Exercise instructions: Pick out the lines below that contain the string "launching" and copy them all.

Dataset excerpts:
□ □ □ □ □
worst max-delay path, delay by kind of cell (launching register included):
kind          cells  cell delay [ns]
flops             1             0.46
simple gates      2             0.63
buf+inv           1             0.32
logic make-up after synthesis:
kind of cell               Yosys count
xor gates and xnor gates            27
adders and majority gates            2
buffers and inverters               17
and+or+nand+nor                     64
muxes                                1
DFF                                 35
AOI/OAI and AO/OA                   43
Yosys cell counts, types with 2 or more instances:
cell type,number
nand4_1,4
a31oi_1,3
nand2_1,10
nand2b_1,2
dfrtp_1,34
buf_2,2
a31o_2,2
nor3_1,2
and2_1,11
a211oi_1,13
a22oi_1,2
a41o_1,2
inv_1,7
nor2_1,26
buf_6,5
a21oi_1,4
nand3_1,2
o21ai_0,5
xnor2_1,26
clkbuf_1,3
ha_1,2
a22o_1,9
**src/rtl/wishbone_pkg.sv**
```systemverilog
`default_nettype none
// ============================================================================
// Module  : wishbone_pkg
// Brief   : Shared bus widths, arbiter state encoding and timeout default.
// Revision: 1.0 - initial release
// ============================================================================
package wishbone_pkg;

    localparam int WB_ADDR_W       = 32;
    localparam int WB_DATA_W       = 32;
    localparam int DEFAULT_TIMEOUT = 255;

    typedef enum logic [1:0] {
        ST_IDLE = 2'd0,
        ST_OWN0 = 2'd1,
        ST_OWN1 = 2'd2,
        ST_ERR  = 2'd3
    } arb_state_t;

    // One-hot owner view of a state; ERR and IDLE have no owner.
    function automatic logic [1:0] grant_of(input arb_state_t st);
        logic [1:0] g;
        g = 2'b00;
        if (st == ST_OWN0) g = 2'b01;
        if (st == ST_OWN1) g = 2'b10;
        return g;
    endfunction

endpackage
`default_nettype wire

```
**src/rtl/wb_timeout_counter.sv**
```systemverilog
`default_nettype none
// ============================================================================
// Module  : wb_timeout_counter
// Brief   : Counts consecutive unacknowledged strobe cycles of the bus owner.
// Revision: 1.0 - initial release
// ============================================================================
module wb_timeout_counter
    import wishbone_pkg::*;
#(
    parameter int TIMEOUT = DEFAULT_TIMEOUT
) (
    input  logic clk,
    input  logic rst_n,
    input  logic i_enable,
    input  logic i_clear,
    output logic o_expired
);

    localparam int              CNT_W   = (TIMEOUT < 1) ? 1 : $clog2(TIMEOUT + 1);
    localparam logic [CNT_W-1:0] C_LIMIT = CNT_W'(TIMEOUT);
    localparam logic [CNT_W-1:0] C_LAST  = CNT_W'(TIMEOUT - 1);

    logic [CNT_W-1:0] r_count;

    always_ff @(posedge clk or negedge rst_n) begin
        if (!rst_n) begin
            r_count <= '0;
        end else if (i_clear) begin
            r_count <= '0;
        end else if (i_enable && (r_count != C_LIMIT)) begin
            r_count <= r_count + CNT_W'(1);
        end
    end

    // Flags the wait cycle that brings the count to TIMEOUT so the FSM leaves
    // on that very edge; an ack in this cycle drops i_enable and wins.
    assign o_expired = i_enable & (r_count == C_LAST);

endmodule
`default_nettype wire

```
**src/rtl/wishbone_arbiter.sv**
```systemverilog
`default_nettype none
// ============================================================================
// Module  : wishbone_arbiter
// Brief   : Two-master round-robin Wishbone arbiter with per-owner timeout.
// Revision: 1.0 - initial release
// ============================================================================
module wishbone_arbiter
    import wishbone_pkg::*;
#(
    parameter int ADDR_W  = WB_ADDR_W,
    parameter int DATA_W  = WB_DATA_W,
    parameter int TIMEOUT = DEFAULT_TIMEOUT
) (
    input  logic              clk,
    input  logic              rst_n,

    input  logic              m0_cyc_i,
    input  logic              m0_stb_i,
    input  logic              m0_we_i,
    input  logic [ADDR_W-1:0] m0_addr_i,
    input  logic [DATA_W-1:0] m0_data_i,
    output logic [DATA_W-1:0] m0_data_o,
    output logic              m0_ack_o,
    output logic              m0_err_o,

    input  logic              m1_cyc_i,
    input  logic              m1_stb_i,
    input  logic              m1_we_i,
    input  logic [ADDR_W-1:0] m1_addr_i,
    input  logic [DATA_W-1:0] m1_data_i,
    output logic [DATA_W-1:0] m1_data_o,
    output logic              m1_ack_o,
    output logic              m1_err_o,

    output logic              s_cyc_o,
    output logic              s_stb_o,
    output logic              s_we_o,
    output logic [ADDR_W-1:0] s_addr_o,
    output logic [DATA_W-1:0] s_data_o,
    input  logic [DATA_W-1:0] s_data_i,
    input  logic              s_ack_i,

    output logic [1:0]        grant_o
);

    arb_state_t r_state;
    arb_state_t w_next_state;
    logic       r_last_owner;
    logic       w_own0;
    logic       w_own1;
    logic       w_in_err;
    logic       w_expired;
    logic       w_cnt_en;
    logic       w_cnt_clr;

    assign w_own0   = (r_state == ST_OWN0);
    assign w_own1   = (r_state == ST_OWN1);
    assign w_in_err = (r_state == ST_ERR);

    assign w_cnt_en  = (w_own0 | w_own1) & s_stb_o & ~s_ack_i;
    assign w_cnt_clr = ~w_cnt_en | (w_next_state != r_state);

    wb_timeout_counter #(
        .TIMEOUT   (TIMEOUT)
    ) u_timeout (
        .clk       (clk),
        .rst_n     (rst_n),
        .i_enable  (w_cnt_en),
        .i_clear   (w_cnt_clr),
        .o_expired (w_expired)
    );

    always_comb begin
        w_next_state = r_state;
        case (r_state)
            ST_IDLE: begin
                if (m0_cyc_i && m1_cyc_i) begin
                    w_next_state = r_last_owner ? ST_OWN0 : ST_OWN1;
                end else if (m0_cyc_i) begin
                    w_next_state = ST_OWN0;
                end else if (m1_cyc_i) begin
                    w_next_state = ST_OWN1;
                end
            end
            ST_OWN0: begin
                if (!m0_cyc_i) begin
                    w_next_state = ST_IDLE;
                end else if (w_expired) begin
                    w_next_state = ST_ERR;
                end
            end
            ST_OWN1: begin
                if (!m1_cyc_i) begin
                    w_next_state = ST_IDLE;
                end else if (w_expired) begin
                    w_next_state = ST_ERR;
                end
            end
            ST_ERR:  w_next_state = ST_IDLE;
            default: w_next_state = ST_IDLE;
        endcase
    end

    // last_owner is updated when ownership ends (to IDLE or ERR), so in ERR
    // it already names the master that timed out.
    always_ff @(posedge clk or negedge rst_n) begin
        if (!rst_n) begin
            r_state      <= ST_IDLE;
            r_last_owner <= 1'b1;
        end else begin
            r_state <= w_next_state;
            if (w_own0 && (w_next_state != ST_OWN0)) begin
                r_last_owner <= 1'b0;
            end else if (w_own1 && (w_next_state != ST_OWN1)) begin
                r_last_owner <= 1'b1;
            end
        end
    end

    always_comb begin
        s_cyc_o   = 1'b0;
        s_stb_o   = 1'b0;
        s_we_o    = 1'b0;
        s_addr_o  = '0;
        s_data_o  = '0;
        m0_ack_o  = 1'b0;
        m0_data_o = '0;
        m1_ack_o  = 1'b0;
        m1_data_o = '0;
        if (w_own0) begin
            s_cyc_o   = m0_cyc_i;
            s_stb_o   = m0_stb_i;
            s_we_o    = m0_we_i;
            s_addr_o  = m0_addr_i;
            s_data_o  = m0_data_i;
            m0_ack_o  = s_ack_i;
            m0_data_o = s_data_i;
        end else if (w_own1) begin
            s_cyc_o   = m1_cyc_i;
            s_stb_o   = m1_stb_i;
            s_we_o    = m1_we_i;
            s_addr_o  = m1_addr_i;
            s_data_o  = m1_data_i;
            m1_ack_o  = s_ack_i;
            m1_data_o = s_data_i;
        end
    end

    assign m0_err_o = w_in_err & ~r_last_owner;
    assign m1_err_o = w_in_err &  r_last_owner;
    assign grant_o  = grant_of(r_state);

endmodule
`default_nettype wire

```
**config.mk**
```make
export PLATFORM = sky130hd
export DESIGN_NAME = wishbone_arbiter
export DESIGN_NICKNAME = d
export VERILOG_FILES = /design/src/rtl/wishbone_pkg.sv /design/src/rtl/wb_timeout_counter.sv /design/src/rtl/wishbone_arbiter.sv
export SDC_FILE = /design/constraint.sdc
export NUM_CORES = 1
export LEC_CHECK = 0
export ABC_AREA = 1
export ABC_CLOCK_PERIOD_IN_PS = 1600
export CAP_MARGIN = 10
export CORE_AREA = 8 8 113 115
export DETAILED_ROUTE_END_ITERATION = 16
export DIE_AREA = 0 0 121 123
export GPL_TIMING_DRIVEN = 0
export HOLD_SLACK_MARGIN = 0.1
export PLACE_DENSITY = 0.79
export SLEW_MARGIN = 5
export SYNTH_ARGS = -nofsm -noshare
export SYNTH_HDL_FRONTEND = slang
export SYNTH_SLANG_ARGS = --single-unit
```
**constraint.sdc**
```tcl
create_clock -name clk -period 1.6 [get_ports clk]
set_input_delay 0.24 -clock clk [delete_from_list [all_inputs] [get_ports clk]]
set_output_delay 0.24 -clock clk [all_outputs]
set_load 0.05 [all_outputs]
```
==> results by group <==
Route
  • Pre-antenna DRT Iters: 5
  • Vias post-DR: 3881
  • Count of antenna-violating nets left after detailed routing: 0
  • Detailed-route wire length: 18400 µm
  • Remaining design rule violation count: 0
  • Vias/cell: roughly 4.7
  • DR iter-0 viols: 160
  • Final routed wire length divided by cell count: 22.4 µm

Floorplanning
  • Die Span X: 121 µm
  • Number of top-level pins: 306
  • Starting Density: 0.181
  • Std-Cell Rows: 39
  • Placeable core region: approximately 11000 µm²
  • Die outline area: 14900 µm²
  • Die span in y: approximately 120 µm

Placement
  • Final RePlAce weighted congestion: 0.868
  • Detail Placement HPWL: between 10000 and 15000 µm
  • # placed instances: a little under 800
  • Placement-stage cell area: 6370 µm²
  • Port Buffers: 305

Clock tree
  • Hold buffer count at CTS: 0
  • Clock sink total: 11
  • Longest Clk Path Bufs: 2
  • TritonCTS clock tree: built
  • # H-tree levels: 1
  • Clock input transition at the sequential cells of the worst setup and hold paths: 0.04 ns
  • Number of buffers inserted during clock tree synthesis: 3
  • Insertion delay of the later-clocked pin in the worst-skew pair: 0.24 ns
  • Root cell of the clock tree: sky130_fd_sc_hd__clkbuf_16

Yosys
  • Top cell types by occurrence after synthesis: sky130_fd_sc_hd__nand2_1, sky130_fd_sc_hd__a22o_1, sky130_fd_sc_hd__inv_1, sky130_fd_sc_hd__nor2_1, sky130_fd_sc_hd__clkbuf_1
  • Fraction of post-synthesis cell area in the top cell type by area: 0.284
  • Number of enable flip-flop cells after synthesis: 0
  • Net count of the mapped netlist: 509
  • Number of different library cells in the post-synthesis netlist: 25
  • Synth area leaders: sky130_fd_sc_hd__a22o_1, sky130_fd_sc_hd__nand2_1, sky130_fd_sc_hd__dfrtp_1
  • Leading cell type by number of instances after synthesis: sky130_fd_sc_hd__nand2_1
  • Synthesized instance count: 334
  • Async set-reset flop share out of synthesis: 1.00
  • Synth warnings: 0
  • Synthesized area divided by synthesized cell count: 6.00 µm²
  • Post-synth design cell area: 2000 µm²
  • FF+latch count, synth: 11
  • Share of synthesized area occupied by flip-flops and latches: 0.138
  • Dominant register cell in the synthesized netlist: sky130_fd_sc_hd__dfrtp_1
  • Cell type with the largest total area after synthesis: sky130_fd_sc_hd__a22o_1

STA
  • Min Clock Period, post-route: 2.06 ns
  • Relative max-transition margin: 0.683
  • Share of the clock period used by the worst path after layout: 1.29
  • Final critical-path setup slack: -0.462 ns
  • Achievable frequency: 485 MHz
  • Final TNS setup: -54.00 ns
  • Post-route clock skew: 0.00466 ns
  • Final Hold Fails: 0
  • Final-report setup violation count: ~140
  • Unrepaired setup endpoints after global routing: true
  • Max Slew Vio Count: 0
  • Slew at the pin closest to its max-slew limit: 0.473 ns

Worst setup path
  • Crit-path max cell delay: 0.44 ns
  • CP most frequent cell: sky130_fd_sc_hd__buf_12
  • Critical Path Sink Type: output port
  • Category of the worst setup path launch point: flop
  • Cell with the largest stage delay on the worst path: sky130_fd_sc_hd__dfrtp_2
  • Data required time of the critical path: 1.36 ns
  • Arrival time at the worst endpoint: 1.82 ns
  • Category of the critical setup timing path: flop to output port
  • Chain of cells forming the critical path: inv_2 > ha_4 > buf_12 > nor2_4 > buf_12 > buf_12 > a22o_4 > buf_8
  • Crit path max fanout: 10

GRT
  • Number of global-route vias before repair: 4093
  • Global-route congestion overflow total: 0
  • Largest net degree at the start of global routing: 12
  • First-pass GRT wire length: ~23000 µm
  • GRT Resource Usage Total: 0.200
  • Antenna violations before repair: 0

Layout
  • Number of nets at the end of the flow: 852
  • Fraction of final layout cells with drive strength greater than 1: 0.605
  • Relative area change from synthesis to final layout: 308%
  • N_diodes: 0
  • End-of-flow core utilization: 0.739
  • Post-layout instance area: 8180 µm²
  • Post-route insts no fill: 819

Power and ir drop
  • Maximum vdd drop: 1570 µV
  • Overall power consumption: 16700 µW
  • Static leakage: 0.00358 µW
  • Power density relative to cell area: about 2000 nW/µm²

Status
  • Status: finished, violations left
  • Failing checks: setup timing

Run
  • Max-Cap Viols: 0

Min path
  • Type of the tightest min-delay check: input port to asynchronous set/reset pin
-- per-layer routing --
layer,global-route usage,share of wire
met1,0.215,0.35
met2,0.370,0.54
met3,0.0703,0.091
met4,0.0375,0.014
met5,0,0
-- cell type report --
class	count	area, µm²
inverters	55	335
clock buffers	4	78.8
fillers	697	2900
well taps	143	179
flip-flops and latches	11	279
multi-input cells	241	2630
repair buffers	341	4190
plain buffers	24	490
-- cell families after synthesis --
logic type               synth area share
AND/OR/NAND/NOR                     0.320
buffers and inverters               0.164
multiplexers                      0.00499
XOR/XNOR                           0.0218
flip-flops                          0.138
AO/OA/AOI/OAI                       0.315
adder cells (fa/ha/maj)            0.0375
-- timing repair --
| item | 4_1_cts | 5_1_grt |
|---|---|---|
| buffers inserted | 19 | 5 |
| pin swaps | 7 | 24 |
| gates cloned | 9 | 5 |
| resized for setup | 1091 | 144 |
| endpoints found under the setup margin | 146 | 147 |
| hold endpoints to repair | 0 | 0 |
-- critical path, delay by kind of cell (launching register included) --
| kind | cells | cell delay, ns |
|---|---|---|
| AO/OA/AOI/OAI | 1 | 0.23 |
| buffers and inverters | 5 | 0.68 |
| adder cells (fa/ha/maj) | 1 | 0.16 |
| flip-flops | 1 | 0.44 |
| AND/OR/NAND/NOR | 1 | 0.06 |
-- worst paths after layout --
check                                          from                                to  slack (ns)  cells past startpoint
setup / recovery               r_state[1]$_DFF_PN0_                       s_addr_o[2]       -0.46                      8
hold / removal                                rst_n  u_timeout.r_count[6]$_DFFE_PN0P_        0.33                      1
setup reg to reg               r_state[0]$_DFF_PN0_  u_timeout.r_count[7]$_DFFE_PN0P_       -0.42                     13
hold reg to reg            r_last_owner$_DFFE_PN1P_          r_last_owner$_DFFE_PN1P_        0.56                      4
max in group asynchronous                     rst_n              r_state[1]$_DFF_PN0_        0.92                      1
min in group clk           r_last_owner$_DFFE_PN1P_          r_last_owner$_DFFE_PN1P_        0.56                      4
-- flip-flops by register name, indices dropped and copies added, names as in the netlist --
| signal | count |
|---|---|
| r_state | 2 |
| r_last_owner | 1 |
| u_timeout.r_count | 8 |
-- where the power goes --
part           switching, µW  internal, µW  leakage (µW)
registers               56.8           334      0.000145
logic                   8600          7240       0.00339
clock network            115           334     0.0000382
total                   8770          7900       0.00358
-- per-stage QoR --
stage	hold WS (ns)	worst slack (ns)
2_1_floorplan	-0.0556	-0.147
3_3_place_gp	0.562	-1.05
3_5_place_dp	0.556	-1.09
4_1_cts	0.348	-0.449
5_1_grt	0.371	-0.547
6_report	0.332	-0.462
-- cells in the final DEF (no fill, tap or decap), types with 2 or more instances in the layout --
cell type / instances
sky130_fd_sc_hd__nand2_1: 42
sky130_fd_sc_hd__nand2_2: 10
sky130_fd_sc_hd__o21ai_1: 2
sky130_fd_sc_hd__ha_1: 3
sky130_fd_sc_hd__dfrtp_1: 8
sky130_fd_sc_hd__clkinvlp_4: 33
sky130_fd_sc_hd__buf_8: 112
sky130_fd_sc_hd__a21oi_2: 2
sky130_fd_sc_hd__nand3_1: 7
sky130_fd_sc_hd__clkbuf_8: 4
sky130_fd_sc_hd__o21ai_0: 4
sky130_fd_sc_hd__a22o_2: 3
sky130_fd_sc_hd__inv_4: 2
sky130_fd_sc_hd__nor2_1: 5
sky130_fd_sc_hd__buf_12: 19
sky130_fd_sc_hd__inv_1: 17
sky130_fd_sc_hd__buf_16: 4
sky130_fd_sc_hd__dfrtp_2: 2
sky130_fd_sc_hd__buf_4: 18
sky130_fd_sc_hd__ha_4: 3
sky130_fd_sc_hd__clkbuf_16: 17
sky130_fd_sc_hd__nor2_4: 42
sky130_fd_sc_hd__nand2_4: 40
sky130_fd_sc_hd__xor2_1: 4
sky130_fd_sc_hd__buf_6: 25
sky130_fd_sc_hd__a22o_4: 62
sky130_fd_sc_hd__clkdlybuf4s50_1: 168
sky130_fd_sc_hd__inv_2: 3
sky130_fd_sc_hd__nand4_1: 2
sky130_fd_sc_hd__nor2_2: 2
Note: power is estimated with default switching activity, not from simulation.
□ □ □ □ □
Answer section:
worst max-delay path, delay by kind of cell (launching register included):
-- critical path, delay by kind of cell (launching register included) --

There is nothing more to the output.